Saved entries
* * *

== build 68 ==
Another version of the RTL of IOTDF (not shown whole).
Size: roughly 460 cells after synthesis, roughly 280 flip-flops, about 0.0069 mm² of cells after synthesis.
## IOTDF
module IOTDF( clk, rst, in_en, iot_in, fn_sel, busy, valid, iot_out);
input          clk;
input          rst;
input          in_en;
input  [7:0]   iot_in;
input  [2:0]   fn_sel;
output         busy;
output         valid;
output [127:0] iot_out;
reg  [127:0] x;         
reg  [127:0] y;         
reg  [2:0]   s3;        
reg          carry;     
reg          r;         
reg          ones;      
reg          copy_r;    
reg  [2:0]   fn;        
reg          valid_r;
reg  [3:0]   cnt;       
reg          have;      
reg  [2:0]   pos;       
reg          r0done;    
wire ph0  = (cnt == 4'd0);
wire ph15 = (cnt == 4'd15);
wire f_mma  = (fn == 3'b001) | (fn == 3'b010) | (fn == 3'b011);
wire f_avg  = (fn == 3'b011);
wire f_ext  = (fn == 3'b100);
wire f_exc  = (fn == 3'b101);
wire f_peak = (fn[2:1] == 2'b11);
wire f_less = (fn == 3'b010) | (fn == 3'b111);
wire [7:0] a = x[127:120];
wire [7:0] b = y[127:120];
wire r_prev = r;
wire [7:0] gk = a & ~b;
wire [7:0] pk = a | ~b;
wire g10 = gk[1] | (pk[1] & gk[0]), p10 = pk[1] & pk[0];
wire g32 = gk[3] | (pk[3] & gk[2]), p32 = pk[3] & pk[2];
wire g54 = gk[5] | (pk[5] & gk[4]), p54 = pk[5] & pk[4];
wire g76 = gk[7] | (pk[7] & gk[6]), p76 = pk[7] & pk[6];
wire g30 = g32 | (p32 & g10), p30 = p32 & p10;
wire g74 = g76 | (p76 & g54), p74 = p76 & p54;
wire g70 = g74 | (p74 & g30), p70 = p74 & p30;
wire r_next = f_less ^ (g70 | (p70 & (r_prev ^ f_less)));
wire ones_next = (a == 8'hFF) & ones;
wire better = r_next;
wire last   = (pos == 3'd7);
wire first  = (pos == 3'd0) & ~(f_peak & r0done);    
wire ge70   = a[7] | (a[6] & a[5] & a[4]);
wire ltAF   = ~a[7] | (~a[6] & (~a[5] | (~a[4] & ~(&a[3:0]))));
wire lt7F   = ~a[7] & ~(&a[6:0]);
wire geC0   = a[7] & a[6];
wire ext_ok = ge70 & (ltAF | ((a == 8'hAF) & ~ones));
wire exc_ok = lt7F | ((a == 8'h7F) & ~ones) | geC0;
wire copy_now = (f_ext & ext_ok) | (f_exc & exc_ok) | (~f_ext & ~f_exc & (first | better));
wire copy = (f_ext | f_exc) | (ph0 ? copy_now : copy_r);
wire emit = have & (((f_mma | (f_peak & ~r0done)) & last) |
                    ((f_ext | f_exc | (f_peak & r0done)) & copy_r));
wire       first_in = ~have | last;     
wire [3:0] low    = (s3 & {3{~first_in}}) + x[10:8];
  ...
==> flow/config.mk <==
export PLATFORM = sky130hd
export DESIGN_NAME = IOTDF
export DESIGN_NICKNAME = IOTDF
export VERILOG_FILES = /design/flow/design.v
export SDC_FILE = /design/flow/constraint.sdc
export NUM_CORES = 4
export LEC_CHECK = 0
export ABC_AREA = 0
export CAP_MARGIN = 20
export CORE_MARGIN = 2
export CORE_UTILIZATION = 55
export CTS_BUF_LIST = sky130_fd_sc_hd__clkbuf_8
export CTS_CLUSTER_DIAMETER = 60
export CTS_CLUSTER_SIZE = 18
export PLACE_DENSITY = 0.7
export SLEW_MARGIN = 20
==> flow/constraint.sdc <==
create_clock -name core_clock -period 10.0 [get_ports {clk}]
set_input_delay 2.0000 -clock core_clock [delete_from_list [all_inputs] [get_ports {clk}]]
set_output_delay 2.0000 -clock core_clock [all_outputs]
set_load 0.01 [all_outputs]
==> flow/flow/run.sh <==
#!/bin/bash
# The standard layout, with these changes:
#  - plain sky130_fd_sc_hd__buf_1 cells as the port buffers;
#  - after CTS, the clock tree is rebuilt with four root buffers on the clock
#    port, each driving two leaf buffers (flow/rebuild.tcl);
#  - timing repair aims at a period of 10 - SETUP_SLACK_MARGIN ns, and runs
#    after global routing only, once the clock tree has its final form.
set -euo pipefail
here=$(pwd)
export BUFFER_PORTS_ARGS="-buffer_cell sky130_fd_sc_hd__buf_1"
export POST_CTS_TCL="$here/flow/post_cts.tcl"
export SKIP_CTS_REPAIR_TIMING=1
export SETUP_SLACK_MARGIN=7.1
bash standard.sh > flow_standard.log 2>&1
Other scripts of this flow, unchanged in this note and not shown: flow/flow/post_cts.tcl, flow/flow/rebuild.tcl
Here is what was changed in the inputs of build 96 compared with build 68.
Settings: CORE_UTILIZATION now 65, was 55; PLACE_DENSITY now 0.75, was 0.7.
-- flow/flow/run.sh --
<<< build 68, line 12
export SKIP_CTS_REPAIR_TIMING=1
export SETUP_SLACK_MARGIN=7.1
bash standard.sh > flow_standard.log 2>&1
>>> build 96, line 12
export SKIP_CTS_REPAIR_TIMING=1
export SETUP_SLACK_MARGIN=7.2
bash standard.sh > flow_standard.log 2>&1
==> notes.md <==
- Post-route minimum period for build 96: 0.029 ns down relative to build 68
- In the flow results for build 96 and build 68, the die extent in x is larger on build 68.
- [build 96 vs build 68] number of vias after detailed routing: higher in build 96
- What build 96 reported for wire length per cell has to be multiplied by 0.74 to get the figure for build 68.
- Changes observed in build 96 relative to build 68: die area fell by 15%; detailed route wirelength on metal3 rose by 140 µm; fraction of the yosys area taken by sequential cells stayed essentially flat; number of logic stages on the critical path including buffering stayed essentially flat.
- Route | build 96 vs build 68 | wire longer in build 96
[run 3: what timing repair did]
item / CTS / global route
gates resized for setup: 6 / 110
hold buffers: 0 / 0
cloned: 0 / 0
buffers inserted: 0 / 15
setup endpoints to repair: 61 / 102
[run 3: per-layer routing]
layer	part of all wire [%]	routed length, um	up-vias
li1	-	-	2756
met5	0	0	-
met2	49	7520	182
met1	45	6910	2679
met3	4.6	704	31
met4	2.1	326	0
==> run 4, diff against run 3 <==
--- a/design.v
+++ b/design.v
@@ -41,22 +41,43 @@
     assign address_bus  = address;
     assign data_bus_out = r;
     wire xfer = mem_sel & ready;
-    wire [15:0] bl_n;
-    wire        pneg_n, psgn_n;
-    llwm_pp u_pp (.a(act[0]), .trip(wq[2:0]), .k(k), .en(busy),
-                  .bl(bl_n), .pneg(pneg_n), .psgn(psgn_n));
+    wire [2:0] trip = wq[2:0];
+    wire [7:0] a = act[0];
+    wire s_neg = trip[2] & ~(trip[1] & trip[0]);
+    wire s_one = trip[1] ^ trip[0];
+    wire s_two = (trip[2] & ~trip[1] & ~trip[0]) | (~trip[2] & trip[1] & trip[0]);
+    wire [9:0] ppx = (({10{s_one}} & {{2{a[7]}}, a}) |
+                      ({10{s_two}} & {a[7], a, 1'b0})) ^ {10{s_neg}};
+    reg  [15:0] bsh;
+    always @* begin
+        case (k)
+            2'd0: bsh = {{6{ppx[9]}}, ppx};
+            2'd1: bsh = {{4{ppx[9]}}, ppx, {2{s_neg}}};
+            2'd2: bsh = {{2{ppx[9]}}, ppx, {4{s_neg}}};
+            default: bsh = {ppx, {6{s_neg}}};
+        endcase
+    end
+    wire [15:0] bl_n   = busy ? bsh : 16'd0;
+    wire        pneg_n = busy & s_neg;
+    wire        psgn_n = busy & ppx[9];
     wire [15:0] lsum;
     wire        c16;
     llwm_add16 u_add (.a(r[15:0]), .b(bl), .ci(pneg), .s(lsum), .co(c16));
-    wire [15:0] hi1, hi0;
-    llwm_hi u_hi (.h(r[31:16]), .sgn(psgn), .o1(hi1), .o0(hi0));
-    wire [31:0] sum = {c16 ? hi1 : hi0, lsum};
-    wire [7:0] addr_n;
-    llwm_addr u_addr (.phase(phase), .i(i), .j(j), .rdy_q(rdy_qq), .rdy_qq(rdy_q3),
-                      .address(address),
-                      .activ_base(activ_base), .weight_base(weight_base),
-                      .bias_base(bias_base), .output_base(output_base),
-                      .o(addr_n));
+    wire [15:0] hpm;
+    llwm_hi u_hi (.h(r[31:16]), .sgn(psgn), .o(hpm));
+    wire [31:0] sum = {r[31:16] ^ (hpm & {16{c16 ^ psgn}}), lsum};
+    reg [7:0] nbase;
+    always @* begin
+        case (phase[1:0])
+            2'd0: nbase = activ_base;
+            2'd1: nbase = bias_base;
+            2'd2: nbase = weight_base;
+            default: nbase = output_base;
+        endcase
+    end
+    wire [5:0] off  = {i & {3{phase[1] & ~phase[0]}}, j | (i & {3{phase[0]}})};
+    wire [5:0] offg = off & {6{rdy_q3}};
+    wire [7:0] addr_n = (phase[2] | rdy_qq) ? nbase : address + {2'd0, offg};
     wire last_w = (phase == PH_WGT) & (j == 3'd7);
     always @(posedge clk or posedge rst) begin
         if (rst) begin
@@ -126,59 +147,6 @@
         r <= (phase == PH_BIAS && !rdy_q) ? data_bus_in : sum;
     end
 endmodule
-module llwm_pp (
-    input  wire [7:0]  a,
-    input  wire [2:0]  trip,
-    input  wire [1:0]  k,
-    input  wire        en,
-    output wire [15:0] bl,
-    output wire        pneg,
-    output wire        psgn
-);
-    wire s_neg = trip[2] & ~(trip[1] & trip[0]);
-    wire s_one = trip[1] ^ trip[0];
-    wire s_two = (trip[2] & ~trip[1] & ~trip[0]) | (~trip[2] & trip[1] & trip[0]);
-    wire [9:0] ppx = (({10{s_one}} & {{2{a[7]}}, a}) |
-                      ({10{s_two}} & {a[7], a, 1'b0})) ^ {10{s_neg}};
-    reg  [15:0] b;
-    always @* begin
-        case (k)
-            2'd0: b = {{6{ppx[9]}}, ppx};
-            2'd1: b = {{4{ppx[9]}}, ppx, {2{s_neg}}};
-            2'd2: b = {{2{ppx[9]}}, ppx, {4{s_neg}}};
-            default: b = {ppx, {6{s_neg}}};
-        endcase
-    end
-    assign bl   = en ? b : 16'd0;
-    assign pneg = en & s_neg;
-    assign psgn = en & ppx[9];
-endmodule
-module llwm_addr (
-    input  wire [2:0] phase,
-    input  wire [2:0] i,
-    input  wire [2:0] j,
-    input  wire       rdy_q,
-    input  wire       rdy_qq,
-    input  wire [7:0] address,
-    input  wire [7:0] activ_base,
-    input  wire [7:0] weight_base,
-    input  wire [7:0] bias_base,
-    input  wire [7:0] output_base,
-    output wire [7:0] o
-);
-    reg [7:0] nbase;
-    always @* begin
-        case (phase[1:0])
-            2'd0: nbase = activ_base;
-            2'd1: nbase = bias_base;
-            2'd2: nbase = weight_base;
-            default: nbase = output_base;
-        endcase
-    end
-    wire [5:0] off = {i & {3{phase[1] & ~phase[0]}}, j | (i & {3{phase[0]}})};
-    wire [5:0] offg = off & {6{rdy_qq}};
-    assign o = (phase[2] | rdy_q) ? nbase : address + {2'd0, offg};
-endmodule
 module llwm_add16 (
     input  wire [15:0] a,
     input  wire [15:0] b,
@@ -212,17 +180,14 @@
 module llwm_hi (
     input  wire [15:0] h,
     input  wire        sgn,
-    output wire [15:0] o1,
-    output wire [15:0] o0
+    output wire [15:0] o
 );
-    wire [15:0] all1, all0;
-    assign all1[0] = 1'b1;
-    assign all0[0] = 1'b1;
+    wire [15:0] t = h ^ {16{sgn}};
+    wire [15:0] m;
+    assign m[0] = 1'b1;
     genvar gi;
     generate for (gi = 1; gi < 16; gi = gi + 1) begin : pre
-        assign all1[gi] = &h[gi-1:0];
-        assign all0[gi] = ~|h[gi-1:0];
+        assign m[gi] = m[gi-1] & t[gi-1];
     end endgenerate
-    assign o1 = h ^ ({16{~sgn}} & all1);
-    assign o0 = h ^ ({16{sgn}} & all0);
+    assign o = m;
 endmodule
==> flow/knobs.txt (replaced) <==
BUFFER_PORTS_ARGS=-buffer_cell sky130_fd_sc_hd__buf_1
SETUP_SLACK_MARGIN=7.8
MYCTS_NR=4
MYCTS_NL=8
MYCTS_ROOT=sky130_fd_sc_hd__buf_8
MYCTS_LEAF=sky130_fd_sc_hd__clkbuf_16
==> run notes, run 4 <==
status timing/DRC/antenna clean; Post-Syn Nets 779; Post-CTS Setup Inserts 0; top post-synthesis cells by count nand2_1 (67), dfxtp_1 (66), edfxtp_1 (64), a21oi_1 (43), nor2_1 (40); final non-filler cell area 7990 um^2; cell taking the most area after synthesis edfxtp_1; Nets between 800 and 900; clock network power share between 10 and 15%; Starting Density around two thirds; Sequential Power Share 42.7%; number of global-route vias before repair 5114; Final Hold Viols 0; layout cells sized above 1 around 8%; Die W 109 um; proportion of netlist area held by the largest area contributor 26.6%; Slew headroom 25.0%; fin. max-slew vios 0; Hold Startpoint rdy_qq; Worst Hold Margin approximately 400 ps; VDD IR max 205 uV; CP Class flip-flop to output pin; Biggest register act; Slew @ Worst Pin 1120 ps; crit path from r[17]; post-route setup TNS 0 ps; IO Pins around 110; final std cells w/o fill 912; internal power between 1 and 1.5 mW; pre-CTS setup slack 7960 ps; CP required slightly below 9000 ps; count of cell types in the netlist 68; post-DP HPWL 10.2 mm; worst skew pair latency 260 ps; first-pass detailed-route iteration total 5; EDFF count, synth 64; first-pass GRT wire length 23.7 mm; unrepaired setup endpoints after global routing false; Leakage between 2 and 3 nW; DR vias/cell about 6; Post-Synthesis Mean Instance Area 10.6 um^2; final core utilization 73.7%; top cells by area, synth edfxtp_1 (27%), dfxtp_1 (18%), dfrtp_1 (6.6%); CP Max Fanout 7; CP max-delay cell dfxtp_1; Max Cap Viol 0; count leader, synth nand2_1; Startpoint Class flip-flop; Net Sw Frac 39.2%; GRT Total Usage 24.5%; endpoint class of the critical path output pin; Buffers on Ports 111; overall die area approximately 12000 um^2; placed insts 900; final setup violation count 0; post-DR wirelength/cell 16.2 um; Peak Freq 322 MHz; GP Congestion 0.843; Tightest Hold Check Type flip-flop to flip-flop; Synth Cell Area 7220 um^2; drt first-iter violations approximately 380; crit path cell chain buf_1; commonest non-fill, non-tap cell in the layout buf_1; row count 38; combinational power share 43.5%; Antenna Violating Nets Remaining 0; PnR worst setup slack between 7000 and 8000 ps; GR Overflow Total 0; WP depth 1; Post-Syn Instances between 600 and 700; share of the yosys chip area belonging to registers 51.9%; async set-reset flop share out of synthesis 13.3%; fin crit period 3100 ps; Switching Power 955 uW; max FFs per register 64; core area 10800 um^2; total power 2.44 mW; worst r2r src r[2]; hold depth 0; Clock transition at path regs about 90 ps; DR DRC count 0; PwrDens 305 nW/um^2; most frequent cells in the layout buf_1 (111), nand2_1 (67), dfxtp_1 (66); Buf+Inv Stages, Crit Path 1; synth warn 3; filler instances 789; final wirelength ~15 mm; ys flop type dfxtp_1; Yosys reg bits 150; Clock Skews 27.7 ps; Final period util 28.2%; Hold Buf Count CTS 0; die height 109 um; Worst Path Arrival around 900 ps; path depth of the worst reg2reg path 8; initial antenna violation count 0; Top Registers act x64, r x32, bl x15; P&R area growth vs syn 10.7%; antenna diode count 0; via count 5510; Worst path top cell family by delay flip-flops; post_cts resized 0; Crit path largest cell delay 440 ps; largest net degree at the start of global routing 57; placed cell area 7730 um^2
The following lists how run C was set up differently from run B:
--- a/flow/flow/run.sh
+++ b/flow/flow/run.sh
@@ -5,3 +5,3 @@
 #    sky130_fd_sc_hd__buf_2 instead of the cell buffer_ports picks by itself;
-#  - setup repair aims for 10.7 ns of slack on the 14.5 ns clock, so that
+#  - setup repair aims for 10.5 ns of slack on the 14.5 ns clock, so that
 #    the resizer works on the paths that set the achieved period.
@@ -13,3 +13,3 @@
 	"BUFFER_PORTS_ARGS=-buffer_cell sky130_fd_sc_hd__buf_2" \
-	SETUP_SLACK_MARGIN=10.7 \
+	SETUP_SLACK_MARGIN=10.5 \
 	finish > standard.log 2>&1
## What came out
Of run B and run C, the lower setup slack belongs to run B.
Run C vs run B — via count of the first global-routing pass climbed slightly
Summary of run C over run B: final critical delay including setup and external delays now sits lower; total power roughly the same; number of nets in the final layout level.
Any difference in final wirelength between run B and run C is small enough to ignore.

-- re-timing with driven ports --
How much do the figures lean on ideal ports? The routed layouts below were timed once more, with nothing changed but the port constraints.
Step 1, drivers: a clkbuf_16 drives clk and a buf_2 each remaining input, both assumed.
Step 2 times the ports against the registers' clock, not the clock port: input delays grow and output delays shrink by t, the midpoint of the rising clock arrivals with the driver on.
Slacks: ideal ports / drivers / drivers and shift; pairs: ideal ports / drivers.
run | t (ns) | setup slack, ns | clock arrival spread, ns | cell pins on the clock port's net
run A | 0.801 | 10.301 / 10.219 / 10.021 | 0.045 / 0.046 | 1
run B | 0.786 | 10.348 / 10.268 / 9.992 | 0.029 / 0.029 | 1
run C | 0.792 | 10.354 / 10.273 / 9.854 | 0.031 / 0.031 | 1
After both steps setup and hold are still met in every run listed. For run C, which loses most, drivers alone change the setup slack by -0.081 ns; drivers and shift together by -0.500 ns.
Background: an optimization exercise with open tools, aiming at small area. Do not read the settings as production practice. In this exercise RTL edits were held to simulation tests only and were not proved equivalent to the original. No activity file was given, so power comes from the tool's default toggle rates.

==> flow/design.v <==
module _8bitmultclk(clk,ca,auto,zap,hinib,x,lo,acu,cap);
	input clk;
	input [3:0]ca;
	input auto,zap,hinib;
	input [7:0]x,lo;
	output reg [7:0]acu;
	output reg [3:0]cap;
	reg bor;
	wire yraw=lo[ca[2:0]];
	wire ybit=yraw^bor;
	wire [8:0]acc={1'b0,acu}+(ybit ? x : 8'd0);
	always@(posedge clk)
	begin
		bor<=~ca[3]&((bor&~yraw)|(auto&(ca[2:0]==3'd0)));
		acu<=(ca[3]|zap) ? 8'd0 : acc[8:1];
		if(zap)
			cap<=4'd0;
		else if(~ca[3]&(~ca[2]|hinib))
			cap<={acc[0],cap[3:1]};
	end
endmodule
module debounce(opt,ipt,clk,en,rst_n);
	input ipt;
	input clk,en,rst_n;
	output opt;
	reg [1:0]cnt;
	always@(posedge clk or negedge rst_n)
		if(~rst_n)
			cnt<=2'b00;
		else if(en)
			cnt<={ipt&(cnt[1]|cnt[0]),ipt&~cnt[1]};
	assign opt=cnt[1]&~cnt[0];
endmodule
module displayhex(clk,tick,krst,rst_n,times,nib,seg_leds,seg_nCS);
	input clk,tick,krst,rst_n;
	input [3:0]nib;
	output wire [2:0]times;
	output wire [7:0]seg_leds;
	output wire [5:0]seg_nCS;
	reg [2:0]s;
	reg g;
	reg [3:0]data;
	assign times=g ? {s[1],s[0],~s[2]} : 3'b000;
	always@(posedge clk or negedge rst_n)
		if(!rst_n)
			s<=3'b101;
		else if(krst&&tick)
			s<=times;
	always@(posedge clk)
	begin
		if(!krst)
		begin
			g<=0;
			data<=0;
		end
		else if(tick)
		begin
			g<=1;
			data<=nib;
		end
	end
	assign seg_nCS={s!=3'b000,s!=3'b001,s!=3'b011,s!=3'b111,s!=3'b110,s!=3'b100};
	wire [15:0]sg7=16'h2812,sg6=16'hd860,sg5=16'hd004,sg4=16'h8492,sg3=16'h02ba,sg2=16'h208e,sg1=16'h1083;
	assign seg_leds={sg7[data],sg6[data],sg5[data],sg4[data],sg3[data],sg2[data],sg1[data],1'b1};
endmodule
From an optimization exercise on the open Yosys and OpenROAD flow, aimed at small area; shortcuts taken in it are not production practice. In this exercise RTL edits were held to simulation tests only and were not proved equivalent to the original. Power figures rest on the tool's default switching activity, not on a simulated workload.

==> flow/design.v, too long to show whole: its modules and the start of the top module <==
// module CompUnit: 968 lines
// module FullAdd: 10 lines
// module SelN: 11 lines
// module AccSelN: 9 lines
// module InstrDec: 18 lines
// module AndNN3: 8 lines
// module AndB3: 8 lines
// module And3: 8 lines
// module Nand3: 8 lines
// module HalfAdd: 9 lines
// module XnorN: 7 lines
// module XorN: 7 lines
// module OrN: 7 lines
module CompUnit #(
    parameter value_width = 16
) (
    input wire clk,
    input wire [2:0] instr,
    input wire [value_width-1:0] A1,
    input wire [value_width-1:0] A2,
    input wire [value_width-1:0] W1,
    input wire [value_width-1:0] W2,
    output reg [value_width-1:0] out1
);
  // ...
==> flow/flow/run.sh <==
#!/bin/bash
# The standard layout (standard.sh), with two changes:
#  - ABC sees a light load on each output of a module, so it keeps the
#    smallest drive strength instead of upsizing every module output;
#  - the port buffers are the smallest buffer cell.
# Each step's full output goes to its own log in this folder.
set -euo pipefail
export BUFFER_PORTS_ARGS="-buffer_cell sky130_fd_sc_hd__buf_1"
bash standard.sh ABC_LOAD_IN_FF=0.005 synth > synth.log 2>&1
bash standard.sh ABC_LOAD_IN_FF=0.005 finish > finish.log 2>&1
==> flow/standard.sh <==
#!/bin/bash
# synth_recipe.tcl (not shown) runs the flow's synth.tcl, then flattens the netlist and writes it again
# the make line also repeats each setting of config.mk as NAME=value (left out here)
make -C /OpenROAD-flow-scripts/flow DESIGN_CONFIG=/design/flow/config.mk WORK_HOME=/design/flow/orfs CLKGATE_MAP_FILE= SYNTH_SCRIPT=/design/flow/synth_recipe.tcl "${@:-finish}"
==> flow/config.mk <==
export PLATFORM = sky130hd
export DESIGN_NAME = CompUnit
export DESIGN_NICKNAME = CompUnit
export VERILOG_FILES = /design/flow/design.v
export SDC_FILE = /design/flow/constraint.sdc
export NUM_CORES = 4
export LEC_CHECK = 0
export ABC_CLOCK_PERIOD_IN_PS = 10000
export CAP_MARGIN = 0
export CORE_MARGIN = 2
export CORE_UTILIZATION = 40
export CTS_BUF_LIST = sky130_fd_sc_hd__clkbuf_4
export CTS_CLUSTER_SIZE = 20
export GPL_TIMING_DRIVEN = 0
export PLACE_DENSITY = 0.5
export SLEW_MARGIN = 0
export SYNTH_HIERARCHICAL = 1
==> flow/constraint.sdc <==
create_clock -name core_clock -period 10.0 [get_ports {clk}]
set_input_delay 2.0000 -clock core_clock [delete_from_list [all_inputs] [get_ports {clk}]]
set_output_delay 2.0000 -clock core_clock [all_outputs]
set_load 0.01 [all_outputs]
==> results.txt, run 1 <==
status timing/DRC/antenna clean; Area contributors post-synth fa_1, a222oi_1, xor2_1; Hold Startpoint out1[0]; Final period util 0.980; dpl hpwl about 15000 um; hold path depth 3; largest net degree at the start of global routing 21; crit path from instr[1]; dpl cells between 600 and 700; hold_buf cts 0; PwrDens ~230 nW/um^2; yosys synthesis warning count 7; met1 usage 0.400; invs w/o clock 17; Largest register FFs 16; Int Pwr around 0.6 mW; slew of the pin with the lowest slew margin ~1400 ps; internal reg-to-reg setup slack 3070 ps; mux contribution to synthesized area 0; RSZ-0062 raised after global routing no; Largest regs out1 x16; busiest grt layer met2; vias in the first global route approximately 5k; largest family of logic cells by synthesized area adder cells; Max-area cell class multi-input combinational cells; FFs & Latches 16; utilization after layout 0.455; VDD IR max about 170 uV; P_comb 1.20 mW; top power group combinational cells; Fin Setup TNS 0 ps; met1 WL 8030 um; global-route wire length before repair a little over 30000 um; Fin Hold WS approximately 660 ps; Max-Cap Viols 0; number of hold violations in the final report 0; sequential area share after synthesis 0.0586; core area roughly 13000 um^2; CLK BUF 3; largest register by flop count out1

**Aim of the task**
In the entries above, please find the line with "wire g74 = g76" and the line with "export DESIGN_NICKNAME = IOTDF", then write out exactly those two lines and every line between them, and nothing more.

**Task answer**
wire g74 = g76 | (p76 & g54), p74 = p76 & p54;
wire g70 = g74 | (p74 & g30), p70 = p74 & p30;
wire r_next = f_less ^ (g70 | (p70 & (r_prev ^ f_less)));
wire ones_next = (a == 8'hFF) & ones;
wire better = r_next;
wire last   = (pos == 3'd7);
wire first  = (pos == 3'd0) & ~(f_peak & r0done);    
wire ge70   = a[7] | (a[6] & a[5] & a[4]);
wire ltAF   = ~a[7] | (~a[6] & (~a[5] | (~a[4] & ~(&a[3:0]))));
wire lt7F   = ~a[7] & ~(&a[6:0]);
wire geC0   = a[7] & a[6];
wire ext_ok = ge70 & (ltAF | ((a == 8'hAF) & ~ones));
wire exc_ok = lt7F | ((a == 8'h7F) & ~ones) | geC0;
wire copy_now = (f_ext & ext_ok) | (f_exc & exc_ok) | (~f_ext & ~f_exc & (first | better));
wire copy = (f_ext | f_exc) | (ph0 ? copy_now : copy_r);
wire emit = have & (((f_mma | (f_peak & ~r0done)) & last) |
                    ((f_ext | f_exc | (f_peak & r0done)) & copy_r));
wire       first_in = ~have | last;     
wire [3:0] low    = (s3 & {3{~first_in}}) + x[10:8];
  ...
==> flow/config.mk <==
export PLATFORM = sky130hd
export DESIGN_NAME = IOTDF
export DESIGN_NICKNAME = IOTDF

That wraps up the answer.